Stored data entries
· · ·

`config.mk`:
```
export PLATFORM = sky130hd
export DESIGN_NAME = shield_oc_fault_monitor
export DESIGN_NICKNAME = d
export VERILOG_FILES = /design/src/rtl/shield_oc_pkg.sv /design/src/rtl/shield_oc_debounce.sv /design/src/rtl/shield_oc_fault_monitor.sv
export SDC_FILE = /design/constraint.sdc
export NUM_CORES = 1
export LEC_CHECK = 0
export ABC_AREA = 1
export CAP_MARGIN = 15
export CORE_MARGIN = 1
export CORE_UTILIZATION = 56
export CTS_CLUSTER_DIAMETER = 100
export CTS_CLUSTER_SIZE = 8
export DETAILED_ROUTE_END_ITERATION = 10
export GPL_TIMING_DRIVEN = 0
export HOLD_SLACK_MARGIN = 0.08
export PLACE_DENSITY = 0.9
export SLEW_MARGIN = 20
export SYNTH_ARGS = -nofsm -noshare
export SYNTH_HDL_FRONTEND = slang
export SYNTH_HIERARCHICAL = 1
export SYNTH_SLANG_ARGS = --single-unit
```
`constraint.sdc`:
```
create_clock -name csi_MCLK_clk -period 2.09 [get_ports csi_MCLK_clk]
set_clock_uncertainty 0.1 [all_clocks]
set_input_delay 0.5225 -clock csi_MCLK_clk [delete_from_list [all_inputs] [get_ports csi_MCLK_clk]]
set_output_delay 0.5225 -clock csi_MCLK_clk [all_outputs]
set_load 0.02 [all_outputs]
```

· · ·

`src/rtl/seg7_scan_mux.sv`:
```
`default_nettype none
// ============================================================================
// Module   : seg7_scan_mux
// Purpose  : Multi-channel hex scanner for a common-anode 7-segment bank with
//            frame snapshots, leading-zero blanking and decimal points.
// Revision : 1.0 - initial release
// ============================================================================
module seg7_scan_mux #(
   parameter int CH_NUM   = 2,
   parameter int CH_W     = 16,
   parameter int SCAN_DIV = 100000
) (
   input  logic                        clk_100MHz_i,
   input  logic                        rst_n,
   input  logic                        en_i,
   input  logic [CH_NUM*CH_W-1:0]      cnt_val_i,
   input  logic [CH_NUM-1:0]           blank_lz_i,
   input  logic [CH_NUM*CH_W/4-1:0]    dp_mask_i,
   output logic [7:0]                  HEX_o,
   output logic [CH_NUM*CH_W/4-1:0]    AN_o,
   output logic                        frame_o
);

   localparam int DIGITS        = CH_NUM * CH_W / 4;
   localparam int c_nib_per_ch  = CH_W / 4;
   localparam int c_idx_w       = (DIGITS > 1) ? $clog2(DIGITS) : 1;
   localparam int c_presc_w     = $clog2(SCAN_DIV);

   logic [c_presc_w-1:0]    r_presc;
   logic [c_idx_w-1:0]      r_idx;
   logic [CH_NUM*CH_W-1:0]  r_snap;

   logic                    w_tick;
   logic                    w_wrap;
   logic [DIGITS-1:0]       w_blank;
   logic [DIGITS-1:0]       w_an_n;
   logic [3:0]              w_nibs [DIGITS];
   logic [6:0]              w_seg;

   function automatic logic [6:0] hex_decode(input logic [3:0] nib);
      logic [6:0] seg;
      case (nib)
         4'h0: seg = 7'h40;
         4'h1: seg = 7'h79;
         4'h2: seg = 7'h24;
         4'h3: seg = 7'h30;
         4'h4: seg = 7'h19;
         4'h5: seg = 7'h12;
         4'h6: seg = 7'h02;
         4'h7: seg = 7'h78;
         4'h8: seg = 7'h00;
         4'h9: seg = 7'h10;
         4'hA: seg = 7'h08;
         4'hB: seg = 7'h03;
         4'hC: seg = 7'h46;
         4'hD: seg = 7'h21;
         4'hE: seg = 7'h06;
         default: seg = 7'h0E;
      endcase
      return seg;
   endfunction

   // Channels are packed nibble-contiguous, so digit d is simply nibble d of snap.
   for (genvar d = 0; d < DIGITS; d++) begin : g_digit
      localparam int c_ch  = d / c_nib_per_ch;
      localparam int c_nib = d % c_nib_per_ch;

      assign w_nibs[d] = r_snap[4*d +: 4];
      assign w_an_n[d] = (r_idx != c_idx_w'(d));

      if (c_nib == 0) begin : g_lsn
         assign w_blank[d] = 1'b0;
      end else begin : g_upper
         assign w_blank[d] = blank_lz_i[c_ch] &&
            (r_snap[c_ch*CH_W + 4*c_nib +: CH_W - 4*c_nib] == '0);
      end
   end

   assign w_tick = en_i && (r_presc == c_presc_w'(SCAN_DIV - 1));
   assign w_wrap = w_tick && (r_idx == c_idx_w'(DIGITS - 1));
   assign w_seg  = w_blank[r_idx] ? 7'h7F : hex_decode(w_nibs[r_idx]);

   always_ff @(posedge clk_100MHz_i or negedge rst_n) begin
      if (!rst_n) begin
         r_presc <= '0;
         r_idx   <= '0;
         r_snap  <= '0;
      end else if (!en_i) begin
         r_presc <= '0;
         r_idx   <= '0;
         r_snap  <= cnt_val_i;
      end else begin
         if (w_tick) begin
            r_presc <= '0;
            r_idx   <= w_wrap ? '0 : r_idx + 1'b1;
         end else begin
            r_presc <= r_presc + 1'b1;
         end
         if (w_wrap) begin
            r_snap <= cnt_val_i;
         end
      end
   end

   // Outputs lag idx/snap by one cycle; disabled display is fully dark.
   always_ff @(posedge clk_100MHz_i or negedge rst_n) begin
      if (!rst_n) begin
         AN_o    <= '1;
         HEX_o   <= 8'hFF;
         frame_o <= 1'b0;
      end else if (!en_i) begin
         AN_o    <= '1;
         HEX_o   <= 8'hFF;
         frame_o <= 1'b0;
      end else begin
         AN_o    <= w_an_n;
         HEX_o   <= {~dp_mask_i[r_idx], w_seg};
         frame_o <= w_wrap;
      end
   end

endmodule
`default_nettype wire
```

· · ·

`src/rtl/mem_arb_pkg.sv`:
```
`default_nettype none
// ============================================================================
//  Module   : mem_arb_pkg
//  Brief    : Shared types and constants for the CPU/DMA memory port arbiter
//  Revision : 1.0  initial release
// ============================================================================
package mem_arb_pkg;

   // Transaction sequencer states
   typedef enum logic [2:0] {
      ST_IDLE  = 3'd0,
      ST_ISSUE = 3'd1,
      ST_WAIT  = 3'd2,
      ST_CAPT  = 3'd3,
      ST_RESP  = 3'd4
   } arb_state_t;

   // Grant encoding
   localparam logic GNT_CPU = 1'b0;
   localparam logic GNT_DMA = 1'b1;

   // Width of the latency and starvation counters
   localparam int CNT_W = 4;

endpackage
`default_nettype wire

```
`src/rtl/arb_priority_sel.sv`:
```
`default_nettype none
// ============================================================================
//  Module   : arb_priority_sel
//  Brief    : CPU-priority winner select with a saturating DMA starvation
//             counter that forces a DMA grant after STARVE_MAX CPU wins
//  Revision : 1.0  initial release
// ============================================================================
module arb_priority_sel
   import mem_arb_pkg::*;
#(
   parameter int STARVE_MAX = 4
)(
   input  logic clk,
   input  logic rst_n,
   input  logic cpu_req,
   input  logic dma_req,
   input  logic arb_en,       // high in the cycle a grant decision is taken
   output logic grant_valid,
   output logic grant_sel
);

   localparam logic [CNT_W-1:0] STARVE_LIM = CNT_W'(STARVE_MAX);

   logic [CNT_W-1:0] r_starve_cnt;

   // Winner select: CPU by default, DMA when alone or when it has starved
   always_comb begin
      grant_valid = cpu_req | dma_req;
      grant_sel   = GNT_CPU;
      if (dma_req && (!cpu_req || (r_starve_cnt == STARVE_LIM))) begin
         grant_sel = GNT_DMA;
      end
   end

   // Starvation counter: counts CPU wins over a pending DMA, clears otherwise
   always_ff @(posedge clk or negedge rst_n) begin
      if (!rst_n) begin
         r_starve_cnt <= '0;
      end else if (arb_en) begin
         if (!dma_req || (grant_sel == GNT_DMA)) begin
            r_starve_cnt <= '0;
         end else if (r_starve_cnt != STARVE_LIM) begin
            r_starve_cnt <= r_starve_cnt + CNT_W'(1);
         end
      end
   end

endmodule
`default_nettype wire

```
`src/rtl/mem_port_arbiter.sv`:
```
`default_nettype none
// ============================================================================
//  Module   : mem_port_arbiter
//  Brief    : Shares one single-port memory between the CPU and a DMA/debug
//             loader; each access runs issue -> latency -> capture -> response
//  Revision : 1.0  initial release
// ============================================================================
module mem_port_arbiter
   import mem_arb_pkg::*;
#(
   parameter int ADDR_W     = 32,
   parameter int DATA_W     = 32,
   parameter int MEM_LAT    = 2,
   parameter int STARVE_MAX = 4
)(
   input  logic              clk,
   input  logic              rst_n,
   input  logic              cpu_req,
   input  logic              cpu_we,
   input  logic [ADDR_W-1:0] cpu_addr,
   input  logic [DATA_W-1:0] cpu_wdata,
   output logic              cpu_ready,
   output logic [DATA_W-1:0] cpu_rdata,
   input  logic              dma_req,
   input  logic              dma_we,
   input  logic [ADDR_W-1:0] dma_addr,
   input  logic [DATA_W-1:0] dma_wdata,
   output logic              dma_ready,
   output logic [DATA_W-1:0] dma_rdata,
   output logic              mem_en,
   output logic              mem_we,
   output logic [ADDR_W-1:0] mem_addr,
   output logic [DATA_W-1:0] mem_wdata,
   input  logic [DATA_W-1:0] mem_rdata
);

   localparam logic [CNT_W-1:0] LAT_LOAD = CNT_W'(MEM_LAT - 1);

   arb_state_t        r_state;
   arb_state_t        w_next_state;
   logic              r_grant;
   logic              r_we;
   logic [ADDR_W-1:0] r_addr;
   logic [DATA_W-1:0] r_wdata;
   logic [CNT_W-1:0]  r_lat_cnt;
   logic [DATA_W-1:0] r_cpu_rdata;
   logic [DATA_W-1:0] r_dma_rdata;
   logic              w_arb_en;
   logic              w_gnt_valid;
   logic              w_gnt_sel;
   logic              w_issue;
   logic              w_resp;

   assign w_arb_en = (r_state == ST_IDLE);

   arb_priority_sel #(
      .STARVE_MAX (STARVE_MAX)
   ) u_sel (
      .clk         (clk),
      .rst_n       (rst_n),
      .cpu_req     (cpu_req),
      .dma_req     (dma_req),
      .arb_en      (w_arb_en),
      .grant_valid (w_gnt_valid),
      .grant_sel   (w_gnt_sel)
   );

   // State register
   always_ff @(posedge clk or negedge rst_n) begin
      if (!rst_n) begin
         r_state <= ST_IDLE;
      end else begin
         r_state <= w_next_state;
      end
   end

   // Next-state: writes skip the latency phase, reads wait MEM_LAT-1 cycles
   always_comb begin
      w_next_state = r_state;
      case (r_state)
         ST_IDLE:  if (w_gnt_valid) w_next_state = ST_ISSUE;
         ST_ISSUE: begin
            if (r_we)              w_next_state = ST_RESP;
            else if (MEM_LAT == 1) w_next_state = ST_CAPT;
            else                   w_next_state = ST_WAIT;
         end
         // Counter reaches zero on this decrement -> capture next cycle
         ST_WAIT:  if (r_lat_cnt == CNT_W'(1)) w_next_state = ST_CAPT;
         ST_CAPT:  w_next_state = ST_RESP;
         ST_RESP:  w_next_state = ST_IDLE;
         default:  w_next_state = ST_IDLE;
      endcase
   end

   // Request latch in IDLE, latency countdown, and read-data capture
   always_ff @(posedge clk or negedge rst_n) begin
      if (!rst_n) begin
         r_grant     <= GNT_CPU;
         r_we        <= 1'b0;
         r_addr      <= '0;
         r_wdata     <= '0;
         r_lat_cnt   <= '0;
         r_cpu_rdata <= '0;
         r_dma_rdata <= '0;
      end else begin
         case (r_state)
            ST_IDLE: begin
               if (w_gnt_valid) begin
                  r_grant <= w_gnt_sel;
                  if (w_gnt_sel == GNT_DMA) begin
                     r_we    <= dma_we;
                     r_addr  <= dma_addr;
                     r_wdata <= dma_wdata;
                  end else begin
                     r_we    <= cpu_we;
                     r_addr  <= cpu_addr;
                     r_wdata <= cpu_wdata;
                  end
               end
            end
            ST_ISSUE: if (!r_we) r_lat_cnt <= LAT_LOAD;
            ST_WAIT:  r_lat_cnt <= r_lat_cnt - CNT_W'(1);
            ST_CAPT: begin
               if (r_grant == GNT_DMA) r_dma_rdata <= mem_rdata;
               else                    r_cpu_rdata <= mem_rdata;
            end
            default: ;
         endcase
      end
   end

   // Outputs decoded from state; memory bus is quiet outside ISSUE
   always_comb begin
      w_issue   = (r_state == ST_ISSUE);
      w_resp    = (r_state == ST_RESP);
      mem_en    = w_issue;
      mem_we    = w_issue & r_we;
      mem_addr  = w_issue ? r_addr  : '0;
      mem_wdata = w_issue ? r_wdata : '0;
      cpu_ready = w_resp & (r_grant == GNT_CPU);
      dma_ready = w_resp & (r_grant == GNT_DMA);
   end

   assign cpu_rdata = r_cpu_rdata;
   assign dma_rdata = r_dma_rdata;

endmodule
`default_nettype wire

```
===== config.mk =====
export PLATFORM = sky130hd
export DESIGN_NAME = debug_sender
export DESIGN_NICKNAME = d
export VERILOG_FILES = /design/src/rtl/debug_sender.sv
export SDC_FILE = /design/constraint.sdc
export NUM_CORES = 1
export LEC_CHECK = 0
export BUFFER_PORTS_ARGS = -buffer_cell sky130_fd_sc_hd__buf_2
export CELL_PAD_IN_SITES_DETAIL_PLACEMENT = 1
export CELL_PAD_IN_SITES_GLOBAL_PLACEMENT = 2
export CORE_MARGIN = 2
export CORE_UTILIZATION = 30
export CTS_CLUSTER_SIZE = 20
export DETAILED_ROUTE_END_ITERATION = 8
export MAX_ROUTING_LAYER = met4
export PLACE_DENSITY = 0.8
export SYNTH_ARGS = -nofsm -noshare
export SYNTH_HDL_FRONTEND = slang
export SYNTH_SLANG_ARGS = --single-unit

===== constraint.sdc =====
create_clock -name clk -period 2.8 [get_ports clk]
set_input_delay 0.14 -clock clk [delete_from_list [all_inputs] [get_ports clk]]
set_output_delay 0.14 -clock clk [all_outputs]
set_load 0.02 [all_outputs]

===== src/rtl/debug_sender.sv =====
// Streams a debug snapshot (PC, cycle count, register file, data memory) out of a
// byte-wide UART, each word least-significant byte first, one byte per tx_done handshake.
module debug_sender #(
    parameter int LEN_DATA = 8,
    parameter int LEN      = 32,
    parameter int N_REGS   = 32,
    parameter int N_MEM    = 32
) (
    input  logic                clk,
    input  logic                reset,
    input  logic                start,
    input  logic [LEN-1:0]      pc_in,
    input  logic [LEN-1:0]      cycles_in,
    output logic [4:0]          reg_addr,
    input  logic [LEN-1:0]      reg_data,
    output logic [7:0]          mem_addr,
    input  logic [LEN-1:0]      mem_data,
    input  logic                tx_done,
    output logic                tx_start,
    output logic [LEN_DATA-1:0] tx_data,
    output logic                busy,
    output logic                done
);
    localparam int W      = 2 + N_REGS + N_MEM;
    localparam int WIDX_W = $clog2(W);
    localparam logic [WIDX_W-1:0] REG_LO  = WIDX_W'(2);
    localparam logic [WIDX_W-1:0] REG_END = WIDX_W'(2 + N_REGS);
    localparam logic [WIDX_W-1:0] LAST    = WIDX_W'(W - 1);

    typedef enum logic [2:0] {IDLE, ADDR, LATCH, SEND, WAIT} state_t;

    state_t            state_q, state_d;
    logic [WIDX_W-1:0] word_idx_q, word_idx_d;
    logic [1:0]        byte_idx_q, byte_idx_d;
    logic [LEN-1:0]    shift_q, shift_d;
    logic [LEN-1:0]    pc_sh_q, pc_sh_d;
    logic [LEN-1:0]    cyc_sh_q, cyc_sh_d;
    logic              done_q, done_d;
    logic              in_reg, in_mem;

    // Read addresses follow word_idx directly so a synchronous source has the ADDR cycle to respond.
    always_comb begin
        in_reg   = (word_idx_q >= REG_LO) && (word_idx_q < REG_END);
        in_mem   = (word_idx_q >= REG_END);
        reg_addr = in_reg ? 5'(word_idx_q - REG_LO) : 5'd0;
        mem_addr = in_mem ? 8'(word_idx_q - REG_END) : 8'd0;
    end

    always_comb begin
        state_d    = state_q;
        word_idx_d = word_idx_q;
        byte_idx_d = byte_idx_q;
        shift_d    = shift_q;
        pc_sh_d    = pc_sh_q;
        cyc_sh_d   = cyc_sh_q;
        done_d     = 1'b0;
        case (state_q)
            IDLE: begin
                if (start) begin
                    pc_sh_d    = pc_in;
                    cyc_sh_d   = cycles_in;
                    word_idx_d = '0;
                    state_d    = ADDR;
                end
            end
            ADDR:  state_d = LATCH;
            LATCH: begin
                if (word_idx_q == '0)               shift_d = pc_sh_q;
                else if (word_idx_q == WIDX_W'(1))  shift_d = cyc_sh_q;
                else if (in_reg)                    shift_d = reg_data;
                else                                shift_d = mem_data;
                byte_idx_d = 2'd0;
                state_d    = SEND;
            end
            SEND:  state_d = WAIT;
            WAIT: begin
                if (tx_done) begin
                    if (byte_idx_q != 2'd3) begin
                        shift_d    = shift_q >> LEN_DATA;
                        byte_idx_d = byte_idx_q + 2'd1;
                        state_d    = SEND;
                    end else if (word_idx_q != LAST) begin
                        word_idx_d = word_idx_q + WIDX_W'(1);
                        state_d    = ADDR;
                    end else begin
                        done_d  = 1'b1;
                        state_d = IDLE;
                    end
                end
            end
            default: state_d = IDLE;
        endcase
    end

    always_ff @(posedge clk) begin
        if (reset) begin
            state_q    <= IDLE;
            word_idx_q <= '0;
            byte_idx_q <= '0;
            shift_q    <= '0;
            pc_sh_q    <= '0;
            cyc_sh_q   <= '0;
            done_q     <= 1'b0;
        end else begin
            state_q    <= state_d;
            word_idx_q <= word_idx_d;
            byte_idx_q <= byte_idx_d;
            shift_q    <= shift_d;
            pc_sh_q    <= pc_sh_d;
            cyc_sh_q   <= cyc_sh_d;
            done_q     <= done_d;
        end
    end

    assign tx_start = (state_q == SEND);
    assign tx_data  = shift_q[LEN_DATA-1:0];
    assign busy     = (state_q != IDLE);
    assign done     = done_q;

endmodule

· · ·

*Task instructions:* Extract from the data every line where "DIGITS" shows up.

*Solution below:*
   localparam int DIGITS        = CH_NUM * CH_W / 4;
   localparam int c_idx_w       = (DIGITS > 1) ? $clog2(DIGITS) : 1;
   logic [DIGITS-1:0]       w_blank;
   logic [DIGITS-1:0]       w_an_n;
   logic [3:0]              w_nibs [DIGITS];
   for (genvar d = 0; d < DIGITS; d++) begin : g_digit
   assign w_wrap = w_tick && (r_idx == c_idx_w'(DIGITS - 1));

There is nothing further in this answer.